[Stored data entries]
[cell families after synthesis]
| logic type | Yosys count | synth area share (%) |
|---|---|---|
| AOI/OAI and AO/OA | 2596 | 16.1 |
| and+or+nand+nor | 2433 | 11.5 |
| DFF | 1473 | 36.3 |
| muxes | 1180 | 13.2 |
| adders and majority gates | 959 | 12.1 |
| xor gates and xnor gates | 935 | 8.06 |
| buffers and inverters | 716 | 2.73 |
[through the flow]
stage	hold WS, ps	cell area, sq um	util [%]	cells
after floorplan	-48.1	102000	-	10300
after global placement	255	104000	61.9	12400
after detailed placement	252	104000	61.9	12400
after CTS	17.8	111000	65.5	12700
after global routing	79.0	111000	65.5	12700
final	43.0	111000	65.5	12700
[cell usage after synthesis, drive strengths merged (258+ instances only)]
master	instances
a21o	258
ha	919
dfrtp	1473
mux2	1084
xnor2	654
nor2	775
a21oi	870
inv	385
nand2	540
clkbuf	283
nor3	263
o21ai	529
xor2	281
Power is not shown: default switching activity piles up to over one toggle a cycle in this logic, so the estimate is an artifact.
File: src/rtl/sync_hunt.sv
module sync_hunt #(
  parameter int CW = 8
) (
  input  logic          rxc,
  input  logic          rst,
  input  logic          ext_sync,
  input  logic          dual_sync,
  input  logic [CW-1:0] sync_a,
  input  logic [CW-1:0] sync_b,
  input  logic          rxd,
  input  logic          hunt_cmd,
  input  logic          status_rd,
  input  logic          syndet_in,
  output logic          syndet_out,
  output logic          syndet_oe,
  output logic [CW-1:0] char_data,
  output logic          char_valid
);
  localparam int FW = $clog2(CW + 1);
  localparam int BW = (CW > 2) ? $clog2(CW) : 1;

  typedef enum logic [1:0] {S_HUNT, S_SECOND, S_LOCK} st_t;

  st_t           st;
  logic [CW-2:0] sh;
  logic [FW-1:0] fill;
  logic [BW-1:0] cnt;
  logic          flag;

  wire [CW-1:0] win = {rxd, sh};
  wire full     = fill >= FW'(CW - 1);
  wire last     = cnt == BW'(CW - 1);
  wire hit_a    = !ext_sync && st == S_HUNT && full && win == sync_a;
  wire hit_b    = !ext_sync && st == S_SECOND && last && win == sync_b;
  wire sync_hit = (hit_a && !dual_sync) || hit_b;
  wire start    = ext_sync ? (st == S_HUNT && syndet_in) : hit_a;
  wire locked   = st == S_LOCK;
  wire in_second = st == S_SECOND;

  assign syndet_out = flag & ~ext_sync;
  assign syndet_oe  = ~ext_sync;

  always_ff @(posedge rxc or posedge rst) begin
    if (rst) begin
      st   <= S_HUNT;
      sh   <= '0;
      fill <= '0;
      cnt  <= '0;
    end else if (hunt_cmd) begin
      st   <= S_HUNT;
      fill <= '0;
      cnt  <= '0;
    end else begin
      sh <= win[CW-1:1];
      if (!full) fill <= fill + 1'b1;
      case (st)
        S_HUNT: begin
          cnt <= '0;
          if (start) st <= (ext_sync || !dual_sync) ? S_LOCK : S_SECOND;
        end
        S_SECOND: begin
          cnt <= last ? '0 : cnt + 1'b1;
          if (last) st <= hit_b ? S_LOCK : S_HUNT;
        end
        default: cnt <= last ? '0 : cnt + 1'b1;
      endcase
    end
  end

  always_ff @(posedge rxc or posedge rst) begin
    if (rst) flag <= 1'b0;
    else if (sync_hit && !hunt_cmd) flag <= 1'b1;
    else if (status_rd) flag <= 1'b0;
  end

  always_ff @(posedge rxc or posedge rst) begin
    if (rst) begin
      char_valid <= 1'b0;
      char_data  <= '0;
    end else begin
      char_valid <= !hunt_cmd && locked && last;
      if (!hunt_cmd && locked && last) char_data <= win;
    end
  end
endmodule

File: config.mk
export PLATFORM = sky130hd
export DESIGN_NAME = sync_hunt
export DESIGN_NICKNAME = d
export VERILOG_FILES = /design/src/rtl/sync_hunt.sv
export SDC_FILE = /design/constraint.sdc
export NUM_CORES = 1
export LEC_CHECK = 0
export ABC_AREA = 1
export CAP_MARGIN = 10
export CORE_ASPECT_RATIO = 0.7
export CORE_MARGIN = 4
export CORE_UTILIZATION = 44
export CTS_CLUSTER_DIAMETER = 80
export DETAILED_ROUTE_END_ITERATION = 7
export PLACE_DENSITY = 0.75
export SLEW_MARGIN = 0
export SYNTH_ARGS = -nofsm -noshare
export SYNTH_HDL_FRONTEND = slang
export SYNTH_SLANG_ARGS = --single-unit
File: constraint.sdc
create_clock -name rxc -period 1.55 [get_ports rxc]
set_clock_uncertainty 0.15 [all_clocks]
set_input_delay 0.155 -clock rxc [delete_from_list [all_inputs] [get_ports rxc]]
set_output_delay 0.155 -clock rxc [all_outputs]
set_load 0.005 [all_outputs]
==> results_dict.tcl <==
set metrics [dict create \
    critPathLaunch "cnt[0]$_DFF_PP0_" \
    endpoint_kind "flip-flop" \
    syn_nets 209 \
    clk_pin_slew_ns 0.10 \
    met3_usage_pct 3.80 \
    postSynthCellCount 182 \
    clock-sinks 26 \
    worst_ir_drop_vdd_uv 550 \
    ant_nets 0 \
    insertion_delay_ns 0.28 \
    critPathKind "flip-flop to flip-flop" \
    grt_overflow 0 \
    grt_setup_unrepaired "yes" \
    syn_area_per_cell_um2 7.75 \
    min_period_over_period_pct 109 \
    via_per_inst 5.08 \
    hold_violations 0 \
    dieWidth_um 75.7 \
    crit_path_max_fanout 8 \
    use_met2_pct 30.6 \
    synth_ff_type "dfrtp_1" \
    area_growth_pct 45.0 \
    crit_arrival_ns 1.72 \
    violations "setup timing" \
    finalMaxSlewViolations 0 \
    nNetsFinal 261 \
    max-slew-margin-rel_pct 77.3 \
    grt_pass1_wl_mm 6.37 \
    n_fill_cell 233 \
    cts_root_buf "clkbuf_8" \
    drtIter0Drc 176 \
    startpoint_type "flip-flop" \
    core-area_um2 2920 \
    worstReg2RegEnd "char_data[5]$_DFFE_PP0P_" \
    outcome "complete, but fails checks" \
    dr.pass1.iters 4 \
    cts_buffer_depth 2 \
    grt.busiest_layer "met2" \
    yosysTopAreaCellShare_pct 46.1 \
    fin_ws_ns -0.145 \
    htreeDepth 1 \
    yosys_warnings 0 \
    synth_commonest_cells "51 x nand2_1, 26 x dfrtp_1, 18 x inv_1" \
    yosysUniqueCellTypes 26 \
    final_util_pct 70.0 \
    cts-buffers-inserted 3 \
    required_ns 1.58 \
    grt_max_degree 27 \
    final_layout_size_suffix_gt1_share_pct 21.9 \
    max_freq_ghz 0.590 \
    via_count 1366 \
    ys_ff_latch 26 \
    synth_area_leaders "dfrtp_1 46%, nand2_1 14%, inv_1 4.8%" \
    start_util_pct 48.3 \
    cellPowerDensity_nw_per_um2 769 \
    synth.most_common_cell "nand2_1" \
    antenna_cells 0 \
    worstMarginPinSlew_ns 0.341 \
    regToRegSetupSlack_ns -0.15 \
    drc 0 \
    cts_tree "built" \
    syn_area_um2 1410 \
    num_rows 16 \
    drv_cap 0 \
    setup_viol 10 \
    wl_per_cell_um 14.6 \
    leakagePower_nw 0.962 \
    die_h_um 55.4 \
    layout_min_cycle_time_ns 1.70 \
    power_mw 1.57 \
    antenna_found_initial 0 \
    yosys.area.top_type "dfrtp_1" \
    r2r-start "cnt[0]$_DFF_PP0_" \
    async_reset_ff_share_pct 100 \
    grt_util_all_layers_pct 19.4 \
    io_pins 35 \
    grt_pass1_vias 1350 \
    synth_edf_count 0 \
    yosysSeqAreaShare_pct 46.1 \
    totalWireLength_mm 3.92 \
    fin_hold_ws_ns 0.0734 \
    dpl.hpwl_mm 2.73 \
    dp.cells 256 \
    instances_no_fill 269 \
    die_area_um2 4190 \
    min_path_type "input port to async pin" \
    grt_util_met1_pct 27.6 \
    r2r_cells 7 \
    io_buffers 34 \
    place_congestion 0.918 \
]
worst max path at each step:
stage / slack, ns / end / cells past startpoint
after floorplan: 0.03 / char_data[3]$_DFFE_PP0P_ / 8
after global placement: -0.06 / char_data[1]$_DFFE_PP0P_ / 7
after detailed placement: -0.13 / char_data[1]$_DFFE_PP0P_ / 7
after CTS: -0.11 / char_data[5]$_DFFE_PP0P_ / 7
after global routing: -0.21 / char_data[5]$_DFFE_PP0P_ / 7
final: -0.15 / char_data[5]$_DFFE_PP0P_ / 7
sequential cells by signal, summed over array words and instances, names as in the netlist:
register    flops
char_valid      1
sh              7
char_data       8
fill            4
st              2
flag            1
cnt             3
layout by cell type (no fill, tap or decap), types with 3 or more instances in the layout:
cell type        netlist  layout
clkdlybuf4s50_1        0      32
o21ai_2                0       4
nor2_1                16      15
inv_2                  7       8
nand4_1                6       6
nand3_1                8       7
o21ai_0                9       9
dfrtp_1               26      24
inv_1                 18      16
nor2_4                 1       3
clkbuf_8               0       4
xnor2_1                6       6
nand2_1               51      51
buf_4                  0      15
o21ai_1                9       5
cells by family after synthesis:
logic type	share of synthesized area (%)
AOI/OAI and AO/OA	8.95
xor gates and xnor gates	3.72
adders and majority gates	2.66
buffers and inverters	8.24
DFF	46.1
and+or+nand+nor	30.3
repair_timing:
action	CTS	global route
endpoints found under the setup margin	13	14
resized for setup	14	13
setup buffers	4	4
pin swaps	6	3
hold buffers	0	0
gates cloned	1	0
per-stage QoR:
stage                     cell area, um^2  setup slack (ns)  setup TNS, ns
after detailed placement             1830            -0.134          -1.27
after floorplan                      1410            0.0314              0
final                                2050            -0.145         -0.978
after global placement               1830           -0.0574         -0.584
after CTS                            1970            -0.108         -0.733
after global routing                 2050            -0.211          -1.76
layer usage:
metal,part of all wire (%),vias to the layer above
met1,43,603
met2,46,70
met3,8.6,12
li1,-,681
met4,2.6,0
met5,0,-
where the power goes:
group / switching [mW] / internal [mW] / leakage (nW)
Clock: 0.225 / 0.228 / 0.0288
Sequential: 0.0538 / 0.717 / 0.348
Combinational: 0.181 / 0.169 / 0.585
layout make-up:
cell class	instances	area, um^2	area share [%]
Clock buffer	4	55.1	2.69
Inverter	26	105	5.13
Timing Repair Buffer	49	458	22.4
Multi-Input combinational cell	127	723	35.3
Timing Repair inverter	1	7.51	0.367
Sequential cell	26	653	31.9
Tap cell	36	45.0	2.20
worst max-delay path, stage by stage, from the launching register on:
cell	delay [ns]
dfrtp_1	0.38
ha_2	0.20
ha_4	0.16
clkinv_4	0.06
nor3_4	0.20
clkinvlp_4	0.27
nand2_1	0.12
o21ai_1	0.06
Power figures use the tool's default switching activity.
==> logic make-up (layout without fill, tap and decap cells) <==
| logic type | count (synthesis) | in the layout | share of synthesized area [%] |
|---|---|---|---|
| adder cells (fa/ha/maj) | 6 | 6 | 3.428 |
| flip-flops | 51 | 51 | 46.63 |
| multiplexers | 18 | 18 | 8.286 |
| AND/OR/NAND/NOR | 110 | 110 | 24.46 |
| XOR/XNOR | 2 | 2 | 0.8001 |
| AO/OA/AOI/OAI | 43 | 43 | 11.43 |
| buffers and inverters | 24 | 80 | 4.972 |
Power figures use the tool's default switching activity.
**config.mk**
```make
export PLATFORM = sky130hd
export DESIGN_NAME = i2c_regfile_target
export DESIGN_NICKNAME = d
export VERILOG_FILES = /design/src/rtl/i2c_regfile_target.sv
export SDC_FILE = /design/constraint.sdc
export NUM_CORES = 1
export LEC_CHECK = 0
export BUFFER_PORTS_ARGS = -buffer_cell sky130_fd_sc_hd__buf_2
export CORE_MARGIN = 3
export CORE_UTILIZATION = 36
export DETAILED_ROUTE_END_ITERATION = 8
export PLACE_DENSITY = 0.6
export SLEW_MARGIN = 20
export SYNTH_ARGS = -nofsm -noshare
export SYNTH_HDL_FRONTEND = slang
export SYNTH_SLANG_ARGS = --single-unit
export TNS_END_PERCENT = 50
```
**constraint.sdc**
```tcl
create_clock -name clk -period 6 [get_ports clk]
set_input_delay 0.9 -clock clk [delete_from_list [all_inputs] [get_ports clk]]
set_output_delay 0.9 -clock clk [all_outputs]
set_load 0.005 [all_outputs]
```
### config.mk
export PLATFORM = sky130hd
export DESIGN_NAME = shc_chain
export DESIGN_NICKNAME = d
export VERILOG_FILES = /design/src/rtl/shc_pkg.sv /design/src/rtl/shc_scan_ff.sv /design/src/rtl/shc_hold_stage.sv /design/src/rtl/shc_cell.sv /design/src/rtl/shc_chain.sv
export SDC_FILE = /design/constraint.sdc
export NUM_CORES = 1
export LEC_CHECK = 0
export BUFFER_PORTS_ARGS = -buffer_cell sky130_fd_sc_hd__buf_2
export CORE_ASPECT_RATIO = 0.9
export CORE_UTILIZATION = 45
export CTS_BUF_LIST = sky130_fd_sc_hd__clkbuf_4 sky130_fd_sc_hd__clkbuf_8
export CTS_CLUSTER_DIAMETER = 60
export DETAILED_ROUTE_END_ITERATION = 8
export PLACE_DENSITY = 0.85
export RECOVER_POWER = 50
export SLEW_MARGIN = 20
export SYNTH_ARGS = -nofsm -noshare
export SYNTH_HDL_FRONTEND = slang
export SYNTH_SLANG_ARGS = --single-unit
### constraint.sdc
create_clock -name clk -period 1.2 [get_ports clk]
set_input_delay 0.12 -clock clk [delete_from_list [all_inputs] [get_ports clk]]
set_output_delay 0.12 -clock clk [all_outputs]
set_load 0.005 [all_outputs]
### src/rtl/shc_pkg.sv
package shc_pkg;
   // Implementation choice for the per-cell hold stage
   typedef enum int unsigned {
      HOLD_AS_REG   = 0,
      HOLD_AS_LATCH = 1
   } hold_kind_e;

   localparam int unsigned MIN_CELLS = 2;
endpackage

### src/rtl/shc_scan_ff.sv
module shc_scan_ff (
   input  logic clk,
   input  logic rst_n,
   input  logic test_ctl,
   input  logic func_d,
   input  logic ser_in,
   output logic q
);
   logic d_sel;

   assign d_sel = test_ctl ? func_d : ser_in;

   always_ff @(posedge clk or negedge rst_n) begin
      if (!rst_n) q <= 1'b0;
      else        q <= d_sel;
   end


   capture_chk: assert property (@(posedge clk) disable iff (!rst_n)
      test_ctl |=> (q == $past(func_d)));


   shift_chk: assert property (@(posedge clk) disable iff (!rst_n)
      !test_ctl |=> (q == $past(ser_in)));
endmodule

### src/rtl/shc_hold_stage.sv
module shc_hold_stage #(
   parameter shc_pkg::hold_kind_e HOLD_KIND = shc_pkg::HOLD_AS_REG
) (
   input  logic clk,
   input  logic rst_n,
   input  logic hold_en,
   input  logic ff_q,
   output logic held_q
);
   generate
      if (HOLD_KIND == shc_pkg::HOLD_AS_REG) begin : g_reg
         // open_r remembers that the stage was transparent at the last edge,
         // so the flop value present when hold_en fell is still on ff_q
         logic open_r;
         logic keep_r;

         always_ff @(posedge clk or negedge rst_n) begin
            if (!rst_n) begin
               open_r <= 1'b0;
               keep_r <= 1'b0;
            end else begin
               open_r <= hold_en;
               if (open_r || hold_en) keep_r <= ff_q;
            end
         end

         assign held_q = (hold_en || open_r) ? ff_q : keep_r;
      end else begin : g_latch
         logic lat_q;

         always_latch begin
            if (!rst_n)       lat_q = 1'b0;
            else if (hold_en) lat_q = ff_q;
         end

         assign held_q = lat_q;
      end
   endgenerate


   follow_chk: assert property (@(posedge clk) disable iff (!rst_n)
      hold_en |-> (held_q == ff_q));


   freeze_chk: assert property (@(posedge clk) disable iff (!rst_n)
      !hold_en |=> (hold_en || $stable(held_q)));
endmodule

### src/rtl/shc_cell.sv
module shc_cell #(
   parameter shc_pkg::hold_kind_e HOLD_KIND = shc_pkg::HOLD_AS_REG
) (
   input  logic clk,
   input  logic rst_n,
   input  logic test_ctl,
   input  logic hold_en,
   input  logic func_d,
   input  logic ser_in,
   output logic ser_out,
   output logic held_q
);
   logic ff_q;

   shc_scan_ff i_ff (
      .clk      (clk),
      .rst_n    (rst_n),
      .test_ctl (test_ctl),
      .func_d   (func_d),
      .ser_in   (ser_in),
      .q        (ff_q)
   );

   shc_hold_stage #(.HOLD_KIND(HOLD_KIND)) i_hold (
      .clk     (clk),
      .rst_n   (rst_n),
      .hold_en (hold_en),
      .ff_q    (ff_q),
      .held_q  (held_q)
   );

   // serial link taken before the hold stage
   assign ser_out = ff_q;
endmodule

■ Your instructions ■
Starting at the line above that contains "after global placement: -0.06", write out each line exactly until the line that contains "final: -0.15 / char_data[5]$_DFFE_PP0P_ / 7" has been written, and stop there.

■ Expected answer ■
after global placement: -0.06 / char_data[1]$_DFFE_PP0P_ / 7
after detailed placement: -0.13 / char_data[1]$_DFFE_PP0P_ / 7
after CTS: -0.11 / char_data[5]$_DFFE_PP0P_ / 7
after global routing: -0.21 / char_data[5]$_DFFE_PP0P_ / 7
final: -0.15 / char_data[5]$_DFFE_PP0P_ / 7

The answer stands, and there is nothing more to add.